++++ The records ++++

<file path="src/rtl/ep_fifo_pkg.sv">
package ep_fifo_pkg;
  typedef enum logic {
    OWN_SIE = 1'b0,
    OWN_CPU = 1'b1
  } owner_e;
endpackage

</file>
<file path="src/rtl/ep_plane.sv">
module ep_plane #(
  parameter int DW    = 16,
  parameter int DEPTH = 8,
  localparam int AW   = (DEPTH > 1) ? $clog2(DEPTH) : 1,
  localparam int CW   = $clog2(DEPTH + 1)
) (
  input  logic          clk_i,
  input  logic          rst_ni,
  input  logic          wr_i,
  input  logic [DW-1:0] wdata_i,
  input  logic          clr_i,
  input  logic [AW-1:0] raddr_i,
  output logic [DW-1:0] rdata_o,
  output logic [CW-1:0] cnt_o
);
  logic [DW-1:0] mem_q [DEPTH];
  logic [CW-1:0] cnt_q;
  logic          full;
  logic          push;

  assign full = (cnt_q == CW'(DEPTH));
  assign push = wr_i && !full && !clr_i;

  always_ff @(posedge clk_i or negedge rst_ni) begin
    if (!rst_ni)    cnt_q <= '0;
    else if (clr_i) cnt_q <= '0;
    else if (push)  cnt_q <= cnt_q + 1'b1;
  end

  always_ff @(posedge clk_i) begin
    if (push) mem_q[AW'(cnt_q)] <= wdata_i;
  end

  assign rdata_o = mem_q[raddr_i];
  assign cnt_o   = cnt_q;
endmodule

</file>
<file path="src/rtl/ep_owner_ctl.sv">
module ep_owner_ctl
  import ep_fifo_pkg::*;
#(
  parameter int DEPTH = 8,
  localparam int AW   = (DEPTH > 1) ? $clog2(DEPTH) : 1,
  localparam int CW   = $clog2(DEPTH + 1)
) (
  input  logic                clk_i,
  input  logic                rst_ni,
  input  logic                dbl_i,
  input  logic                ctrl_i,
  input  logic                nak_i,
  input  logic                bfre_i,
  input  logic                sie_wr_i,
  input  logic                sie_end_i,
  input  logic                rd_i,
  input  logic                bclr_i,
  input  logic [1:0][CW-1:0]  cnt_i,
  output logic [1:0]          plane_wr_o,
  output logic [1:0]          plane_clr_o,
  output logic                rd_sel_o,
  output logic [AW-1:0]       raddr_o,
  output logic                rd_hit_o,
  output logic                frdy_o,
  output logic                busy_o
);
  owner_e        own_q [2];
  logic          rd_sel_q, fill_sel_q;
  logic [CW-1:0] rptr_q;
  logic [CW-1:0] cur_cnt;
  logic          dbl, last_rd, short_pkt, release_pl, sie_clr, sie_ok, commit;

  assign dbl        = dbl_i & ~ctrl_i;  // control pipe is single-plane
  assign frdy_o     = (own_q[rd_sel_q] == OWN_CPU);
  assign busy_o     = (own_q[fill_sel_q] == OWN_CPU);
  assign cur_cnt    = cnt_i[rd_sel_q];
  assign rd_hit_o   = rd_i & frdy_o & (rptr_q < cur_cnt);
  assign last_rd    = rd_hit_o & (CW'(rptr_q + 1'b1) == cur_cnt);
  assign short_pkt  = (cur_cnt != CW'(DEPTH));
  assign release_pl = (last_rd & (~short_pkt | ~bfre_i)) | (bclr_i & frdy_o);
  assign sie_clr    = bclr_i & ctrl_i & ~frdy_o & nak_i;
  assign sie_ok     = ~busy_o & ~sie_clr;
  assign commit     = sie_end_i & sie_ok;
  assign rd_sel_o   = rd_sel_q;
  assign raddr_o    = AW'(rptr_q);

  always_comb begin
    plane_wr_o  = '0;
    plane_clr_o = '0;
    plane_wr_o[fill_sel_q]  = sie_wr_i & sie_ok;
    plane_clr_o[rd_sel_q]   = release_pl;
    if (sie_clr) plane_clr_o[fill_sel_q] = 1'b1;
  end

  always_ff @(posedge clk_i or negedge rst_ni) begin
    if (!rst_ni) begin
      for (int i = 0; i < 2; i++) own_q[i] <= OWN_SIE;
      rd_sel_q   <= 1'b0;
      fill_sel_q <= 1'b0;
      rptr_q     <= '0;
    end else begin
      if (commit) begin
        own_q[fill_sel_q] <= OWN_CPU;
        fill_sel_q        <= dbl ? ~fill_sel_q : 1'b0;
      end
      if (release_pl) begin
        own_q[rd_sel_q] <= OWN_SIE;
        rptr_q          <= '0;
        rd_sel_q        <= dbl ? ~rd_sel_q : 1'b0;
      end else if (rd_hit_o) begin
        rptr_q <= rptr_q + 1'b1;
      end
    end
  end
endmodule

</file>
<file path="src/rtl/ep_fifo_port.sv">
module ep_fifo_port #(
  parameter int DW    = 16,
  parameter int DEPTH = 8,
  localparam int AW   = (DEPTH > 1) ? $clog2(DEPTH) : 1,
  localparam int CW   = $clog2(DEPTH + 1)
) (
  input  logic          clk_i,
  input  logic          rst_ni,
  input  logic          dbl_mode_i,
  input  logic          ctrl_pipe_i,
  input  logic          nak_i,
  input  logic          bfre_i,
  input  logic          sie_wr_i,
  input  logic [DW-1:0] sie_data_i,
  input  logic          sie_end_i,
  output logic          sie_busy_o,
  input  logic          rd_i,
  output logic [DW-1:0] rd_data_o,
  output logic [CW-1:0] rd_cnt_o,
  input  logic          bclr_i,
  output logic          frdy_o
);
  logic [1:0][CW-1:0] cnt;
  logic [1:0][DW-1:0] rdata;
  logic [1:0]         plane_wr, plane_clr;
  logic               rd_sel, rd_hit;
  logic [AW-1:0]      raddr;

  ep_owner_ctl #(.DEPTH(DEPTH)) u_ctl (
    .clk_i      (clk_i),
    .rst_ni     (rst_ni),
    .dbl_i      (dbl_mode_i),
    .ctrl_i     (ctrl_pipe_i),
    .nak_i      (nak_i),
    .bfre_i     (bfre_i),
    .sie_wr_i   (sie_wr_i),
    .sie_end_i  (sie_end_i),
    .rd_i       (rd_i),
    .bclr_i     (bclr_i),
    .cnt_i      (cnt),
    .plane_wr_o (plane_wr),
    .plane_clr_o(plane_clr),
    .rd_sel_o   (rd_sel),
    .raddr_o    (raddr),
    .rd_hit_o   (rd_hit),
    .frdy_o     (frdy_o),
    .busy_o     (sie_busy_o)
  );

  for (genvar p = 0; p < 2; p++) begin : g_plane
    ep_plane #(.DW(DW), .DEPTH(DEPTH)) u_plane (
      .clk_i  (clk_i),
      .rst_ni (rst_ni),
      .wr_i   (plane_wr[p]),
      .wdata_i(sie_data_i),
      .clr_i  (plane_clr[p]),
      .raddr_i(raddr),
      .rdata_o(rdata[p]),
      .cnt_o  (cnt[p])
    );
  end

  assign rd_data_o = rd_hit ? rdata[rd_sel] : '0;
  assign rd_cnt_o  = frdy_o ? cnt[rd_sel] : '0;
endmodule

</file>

++++
++++ The records ++++

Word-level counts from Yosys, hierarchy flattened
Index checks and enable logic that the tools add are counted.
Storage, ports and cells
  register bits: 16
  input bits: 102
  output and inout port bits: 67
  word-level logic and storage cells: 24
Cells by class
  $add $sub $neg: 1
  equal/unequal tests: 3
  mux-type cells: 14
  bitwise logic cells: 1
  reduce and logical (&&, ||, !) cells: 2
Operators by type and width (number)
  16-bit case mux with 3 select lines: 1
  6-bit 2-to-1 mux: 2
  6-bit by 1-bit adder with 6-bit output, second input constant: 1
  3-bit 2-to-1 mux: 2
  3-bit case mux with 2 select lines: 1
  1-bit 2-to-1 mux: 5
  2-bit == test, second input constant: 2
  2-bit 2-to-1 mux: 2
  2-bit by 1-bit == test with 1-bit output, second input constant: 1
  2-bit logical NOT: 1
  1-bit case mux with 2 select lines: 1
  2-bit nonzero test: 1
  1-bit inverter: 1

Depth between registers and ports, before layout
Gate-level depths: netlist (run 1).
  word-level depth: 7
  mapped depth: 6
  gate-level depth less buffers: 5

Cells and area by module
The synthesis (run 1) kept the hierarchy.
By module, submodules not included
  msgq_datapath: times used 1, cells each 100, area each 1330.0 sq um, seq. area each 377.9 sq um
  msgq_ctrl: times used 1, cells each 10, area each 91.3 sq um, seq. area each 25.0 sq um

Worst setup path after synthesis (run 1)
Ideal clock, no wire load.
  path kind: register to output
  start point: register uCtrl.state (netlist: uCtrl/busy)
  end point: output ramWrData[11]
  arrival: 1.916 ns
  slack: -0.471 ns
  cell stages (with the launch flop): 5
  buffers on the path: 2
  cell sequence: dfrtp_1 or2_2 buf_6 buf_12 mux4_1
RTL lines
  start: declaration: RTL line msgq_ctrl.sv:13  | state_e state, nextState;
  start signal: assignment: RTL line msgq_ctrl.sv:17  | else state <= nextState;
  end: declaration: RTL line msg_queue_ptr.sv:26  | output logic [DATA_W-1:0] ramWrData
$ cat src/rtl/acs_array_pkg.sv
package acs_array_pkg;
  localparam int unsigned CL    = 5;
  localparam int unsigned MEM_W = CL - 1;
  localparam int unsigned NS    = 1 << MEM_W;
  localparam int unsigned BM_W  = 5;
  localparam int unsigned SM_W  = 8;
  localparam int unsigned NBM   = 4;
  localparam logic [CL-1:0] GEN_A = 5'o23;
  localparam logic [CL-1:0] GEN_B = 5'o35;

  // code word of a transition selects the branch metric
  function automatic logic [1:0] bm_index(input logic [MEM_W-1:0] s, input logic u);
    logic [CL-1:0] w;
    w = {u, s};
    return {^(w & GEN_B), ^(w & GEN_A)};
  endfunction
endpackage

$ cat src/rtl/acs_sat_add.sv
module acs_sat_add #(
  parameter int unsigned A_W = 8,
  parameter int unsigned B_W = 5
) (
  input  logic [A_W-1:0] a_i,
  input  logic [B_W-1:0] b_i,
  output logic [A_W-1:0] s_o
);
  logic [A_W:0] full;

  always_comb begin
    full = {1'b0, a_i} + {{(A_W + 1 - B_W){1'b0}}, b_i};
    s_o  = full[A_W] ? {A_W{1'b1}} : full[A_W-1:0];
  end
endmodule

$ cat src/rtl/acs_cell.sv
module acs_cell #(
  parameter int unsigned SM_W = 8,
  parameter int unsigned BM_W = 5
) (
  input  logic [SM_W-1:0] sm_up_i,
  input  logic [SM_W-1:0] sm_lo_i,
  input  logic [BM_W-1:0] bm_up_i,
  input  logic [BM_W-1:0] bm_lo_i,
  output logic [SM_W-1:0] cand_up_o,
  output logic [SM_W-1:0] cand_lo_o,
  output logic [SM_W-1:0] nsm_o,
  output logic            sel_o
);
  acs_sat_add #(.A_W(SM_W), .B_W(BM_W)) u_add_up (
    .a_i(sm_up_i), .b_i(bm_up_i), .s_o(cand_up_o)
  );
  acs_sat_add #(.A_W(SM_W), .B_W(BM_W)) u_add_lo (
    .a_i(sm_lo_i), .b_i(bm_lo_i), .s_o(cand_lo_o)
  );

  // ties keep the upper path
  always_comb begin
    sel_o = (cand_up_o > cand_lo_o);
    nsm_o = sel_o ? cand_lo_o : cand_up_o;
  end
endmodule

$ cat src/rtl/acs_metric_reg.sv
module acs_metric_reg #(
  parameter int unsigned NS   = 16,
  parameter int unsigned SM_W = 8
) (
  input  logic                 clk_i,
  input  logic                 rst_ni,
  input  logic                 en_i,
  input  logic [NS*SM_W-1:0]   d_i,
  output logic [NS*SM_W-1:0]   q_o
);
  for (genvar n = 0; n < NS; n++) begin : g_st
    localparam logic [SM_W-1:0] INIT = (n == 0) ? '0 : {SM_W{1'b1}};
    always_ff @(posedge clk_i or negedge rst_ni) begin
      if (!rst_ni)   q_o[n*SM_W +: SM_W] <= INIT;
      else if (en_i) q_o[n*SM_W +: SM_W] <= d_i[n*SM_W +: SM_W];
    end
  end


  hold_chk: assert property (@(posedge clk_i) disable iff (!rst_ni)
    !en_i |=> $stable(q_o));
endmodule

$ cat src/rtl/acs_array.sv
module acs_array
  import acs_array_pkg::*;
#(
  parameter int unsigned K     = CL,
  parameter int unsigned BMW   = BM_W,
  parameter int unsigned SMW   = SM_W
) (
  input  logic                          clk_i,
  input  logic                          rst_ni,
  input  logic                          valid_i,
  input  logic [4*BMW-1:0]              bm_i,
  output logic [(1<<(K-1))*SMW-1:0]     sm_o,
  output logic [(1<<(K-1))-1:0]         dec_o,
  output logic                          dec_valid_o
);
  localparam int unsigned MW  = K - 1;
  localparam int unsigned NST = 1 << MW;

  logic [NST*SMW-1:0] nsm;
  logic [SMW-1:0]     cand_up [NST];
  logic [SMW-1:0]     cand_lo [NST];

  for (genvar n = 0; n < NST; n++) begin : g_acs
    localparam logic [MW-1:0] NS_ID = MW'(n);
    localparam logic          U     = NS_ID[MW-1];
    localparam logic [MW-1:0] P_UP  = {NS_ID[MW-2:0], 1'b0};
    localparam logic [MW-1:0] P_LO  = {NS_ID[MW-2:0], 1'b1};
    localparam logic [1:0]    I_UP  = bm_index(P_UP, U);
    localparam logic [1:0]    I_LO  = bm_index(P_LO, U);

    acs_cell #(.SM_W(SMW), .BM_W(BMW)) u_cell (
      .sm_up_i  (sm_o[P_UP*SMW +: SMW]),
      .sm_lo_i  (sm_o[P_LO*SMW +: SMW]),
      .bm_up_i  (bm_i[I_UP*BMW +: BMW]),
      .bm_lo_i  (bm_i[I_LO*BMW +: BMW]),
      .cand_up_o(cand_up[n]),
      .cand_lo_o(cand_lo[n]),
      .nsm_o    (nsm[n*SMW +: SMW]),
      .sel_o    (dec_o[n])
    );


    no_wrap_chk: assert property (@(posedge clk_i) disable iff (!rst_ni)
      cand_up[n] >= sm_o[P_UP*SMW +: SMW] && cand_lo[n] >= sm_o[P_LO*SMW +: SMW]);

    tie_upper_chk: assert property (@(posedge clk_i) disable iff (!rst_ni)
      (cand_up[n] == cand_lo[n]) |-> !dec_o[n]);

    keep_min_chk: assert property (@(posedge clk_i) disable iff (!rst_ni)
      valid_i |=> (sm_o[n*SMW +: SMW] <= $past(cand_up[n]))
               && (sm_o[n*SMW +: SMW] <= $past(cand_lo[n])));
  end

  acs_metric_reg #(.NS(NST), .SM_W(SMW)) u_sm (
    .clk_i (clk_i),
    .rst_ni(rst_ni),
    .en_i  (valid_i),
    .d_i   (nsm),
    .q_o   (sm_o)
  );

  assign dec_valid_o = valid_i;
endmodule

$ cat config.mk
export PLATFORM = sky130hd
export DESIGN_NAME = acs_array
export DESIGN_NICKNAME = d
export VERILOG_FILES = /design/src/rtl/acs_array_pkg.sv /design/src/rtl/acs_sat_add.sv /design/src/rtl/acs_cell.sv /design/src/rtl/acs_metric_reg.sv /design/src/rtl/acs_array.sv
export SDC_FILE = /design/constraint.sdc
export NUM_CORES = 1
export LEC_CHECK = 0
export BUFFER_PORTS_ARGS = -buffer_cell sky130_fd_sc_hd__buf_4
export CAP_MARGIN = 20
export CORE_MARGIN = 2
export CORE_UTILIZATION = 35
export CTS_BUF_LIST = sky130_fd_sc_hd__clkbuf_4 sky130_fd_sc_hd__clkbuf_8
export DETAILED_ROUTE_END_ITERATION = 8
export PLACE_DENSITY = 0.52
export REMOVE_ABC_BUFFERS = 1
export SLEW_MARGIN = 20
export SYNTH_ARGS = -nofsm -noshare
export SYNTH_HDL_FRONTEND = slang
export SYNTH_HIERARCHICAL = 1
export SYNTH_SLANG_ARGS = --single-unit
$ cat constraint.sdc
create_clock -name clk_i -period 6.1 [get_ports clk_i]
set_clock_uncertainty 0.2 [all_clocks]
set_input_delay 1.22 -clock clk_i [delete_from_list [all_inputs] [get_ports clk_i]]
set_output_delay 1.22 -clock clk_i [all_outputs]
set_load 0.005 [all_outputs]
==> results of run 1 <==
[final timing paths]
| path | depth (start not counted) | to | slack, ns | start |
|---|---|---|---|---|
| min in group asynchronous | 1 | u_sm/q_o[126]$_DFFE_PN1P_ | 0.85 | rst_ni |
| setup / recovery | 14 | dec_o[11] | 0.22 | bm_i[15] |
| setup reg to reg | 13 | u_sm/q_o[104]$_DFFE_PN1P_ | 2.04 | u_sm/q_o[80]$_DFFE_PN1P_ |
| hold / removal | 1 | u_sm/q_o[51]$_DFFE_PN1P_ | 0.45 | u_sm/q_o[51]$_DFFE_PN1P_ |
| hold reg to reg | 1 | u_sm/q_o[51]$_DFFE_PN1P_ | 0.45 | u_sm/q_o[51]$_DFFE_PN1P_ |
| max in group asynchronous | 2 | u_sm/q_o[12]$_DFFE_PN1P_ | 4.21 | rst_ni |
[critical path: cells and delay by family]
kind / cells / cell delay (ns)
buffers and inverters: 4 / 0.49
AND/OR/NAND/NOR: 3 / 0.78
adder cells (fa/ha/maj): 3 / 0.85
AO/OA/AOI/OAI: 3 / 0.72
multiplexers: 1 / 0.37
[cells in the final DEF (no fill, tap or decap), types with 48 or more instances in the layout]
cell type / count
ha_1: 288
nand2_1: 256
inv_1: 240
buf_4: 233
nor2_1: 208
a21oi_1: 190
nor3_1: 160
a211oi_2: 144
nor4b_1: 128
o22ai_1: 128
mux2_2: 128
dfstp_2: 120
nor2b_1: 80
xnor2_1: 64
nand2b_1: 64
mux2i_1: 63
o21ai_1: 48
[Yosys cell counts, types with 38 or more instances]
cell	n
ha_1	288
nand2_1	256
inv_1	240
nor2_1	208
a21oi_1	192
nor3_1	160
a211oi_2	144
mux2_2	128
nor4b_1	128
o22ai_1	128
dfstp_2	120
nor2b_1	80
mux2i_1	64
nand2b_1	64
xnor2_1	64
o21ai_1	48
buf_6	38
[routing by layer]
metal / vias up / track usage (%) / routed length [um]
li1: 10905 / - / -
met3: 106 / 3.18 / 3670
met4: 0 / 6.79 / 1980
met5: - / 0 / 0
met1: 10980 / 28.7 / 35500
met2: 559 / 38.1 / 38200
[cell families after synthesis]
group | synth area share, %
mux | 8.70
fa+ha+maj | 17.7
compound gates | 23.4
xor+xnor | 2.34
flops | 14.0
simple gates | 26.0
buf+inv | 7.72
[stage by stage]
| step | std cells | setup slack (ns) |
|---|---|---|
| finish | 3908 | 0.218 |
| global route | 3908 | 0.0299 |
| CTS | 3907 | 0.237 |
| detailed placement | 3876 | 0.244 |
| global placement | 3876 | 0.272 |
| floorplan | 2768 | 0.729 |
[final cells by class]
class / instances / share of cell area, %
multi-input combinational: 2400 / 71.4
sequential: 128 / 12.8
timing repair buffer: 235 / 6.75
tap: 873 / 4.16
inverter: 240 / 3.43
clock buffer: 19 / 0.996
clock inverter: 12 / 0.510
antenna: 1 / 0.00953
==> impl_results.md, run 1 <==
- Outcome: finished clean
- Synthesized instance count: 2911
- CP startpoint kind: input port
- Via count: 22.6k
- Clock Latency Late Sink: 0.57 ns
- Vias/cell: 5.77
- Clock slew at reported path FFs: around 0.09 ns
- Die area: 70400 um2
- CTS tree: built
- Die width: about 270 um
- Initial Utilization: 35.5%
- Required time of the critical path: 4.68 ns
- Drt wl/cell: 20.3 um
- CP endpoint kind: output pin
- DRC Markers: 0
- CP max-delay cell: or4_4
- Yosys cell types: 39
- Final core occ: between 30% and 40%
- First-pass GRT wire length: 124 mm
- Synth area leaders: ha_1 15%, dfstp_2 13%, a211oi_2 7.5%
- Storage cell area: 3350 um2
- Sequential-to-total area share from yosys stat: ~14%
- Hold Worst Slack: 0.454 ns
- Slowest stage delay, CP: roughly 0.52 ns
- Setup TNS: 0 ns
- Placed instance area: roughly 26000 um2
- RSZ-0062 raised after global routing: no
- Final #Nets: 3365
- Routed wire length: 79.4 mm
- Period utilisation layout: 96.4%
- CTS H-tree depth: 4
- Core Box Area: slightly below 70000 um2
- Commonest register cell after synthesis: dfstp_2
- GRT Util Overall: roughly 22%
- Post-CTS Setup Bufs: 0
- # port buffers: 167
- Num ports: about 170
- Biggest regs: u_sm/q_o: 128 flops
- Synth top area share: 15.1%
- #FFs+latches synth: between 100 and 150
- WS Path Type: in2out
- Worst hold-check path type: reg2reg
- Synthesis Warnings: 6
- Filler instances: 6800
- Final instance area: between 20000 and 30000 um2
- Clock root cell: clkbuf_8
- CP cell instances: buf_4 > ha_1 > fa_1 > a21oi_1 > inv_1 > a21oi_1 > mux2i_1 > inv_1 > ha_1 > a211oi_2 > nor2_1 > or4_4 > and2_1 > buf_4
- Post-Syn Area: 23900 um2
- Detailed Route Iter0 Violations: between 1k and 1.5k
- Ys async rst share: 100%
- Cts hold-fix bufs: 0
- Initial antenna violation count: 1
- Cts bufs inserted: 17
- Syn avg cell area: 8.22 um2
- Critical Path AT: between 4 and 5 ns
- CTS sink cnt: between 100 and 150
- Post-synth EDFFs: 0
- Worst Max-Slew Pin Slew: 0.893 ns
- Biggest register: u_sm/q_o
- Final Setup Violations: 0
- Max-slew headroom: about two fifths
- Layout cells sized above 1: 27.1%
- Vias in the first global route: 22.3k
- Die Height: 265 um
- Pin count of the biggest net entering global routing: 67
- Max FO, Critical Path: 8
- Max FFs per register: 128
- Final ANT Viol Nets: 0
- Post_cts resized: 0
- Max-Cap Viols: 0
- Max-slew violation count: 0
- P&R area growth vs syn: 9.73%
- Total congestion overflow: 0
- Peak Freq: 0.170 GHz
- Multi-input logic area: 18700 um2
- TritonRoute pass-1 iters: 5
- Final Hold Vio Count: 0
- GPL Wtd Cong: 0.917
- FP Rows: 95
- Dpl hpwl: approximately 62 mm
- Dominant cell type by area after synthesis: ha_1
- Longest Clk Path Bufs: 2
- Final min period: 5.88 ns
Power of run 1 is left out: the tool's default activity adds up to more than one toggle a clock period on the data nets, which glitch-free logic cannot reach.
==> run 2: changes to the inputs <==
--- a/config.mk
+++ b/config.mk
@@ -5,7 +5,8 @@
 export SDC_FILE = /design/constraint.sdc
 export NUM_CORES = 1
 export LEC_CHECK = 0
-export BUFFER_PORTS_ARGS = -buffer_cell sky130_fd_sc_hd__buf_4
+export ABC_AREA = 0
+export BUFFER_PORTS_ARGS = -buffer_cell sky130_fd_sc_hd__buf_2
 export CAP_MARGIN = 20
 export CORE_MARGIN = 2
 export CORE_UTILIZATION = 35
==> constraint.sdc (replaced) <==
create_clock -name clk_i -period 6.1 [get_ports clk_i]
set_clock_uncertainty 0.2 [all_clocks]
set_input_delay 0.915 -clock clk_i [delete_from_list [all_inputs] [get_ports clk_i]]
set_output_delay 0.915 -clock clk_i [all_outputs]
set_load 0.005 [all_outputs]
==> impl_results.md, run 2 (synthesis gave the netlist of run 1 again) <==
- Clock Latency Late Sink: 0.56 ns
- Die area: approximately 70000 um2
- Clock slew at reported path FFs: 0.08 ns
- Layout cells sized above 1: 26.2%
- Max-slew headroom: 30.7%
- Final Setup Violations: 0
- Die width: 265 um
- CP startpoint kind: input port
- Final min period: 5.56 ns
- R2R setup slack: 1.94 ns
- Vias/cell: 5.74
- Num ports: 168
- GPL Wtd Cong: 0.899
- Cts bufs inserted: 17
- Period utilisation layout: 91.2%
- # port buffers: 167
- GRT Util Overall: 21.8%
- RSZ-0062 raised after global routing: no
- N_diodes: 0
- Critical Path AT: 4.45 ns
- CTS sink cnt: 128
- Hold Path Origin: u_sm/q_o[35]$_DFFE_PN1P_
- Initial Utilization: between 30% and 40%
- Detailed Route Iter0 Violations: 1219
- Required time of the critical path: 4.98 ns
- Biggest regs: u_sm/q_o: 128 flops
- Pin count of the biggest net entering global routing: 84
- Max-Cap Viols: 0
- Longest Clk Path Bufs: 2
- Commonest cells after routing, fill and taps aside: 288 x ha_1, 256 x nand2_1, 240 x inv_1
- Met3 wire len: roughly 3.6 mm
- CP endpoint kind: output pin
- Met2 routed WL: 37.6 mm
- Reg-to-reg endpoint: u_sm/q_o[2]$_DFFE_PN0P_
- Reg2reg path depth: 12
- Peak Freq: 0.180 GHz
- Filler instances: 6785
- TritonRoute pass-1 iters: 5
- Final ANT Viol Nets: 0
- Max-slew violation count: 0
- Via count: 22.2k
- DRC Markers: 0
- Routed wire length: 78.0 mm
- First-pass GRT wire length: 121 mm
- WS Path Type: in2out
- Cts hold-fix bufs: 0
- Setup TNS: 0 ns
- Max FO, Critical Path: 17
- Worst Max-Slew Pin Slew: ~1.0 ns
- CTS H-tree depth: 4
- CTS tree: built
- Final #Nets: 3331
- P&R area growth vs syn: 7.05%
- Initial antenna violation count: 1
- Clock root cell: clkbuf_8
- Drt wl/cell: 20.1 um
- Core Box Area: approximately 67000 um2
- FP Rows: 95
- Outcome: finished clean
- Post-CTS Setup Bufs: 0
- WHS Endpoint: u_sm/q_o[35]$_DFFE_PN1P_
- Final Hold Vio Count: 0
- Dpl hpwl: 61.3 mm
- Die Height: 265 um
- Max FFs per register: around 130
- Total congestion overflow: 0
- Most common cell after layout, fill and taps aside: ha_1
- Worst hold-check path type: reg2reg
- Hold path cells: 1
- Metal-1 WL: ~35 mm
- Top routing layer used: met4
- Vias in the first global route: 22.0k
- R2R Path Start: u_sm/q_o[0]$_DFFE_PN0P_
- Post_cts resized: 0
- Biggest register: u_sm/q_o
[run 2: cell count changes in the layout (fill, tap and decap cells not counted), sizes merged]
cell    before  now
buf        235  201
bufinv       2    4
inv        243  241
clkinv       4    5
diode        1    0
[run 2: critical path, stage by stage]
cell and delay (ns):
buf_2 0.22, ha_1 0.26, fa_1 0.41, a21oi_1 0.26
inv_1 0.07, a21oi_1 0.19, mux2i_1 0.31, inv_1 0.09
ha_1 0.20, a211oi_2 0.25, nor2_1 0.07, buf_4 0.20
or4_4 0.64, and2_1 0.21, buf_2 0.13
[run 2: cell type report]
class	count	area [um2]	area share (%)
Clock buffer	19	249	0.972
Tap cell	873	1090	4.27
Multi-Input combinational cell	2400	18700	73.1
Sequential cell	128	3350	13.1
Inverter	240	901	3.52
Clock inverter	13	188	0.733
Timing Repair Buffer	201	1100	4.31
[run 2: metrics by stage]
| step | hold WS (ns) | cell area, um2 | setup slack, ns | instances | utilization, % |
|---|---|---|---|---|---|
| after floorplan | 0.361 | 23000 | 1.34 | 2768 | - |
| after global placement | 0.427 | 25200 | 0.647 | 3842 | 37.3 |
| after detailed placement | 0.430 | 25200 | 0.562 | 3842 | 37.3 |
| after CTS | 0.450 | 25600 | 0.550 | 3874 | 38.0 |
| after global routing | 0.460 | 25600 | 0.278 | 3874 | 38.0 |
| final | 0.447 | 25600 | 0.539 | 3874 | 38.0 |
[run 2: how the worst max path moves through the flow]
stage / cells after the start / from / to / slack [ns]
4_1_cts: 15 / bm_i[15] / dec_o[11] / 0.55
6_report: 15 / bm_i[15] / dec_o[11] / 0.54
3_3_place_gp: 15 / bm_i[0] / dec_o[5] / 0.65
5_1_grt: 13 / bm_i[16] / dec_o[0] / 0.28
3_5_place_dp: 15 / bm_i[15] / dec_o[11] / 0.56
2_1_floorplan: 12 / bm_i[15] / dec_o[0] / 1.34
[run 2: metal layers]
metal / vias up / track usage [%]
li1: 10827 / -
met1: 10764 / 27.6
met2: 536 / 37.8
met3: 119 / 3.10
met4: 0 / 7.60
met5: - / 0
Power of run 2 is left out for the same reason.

++++

Problem requirements:
Using the records above, copy word for word the line with "cell and delay", the line with "[run 2: metrics by stage]", and every line between them.

Output below:
cell and delay (ns):
buf_2 0.22, ha_1 0.26, fa_1 0.41, a21oi_1 0.26
inv_1 0.07, a21oi_1 0.19, mux2i_1 0.31, inv_1 0.09
ha_1 0.20, a211oi_2 0.25, nor2_1 0.07, buf_4 0.20
or4_4 0.64, and2_1 0.21, buf_2 0.13
[run 2: cell type report]
class	count	area [um2]	area share (%)
Clock buffer	19	249	0.972
Tap cell	873	1090	4.27
Multi-Input combinational cell	2400	18700	73.1
Sequential cell	128	3350	13.1
Inverter	240	901	3.52
Clock inverter	13	188	0.733
Timing Repair Buffer	201	1100	4.31
[run 2: metrics by stage]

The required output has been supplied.